Monday, June 18, 2007

The last scary book I read

was Richard Preston's The Hot Zone, about the Ebola virus.

I just got another one the other day and I'm reading it now. America Alone, by Mark Steyn. This paragraph from page 3 is a good summation of the story so far:
In the fourteenth century, the Black Death wiped out a third of the Continent's population; in the twenty-first, a larger proportion will disappear--in effect, by choice. We are living through a rare moment: the self-extinction of the civilization which, for good or ill, shaped the age we live in. One can cite examples of remote backward tribes who expire upon contact with the modern world, but for the modern world to expire in favor of the backward tribes is a turn of events future anthropologists will ponder, as we do the fall of Rome.

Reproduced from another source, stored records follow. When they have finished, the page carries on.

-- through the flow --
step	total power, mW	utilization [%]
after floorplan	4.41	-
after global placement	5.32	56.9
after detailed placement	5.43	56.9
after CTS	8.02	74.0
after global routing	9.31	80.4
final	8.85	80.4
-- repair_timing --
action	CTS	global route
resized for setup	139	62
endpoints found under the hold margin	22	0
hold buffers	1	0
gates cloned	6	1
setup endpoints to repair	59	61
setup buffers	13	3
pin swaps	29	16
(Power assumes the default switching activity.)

Perhaps I should also cite the passage in which Steyn distinguishes his own doomsaying from that of Al Gore, etc:
For Al Gore and Paul Ehrlich and Co., whatever the problem, the solution is always the same. Whether it's global cooling, global warming, or overpopulation, we need bigger government, more regulation, higher taxes, and a massive transfer of power from the citizen to some unelected self-perpetuating crisis lobby. Not only does this not solve the problem, it is, in fact, a symptom of the real problem: the torpor of the West derives in part from the annexation by government of most of the core functions of adulthood.... When the foreign policy panjandrums talk about our enemies, they distinguish between "rogue states" like Iran and North Korea and "non-state actor" like al Qaeda and Hezbollah. But those distinctions apply on the home front too. Big governments are "rogue state," out of control and lacking the wit and agility to see off the threats to our freedom. Citizens willing to be "non-state actors" are just as important and, as we saw on Flight 93, a decisive part of our defense, nimbler and more efficient than the federal behemoth. The free world's citizenry could use more non-state actors.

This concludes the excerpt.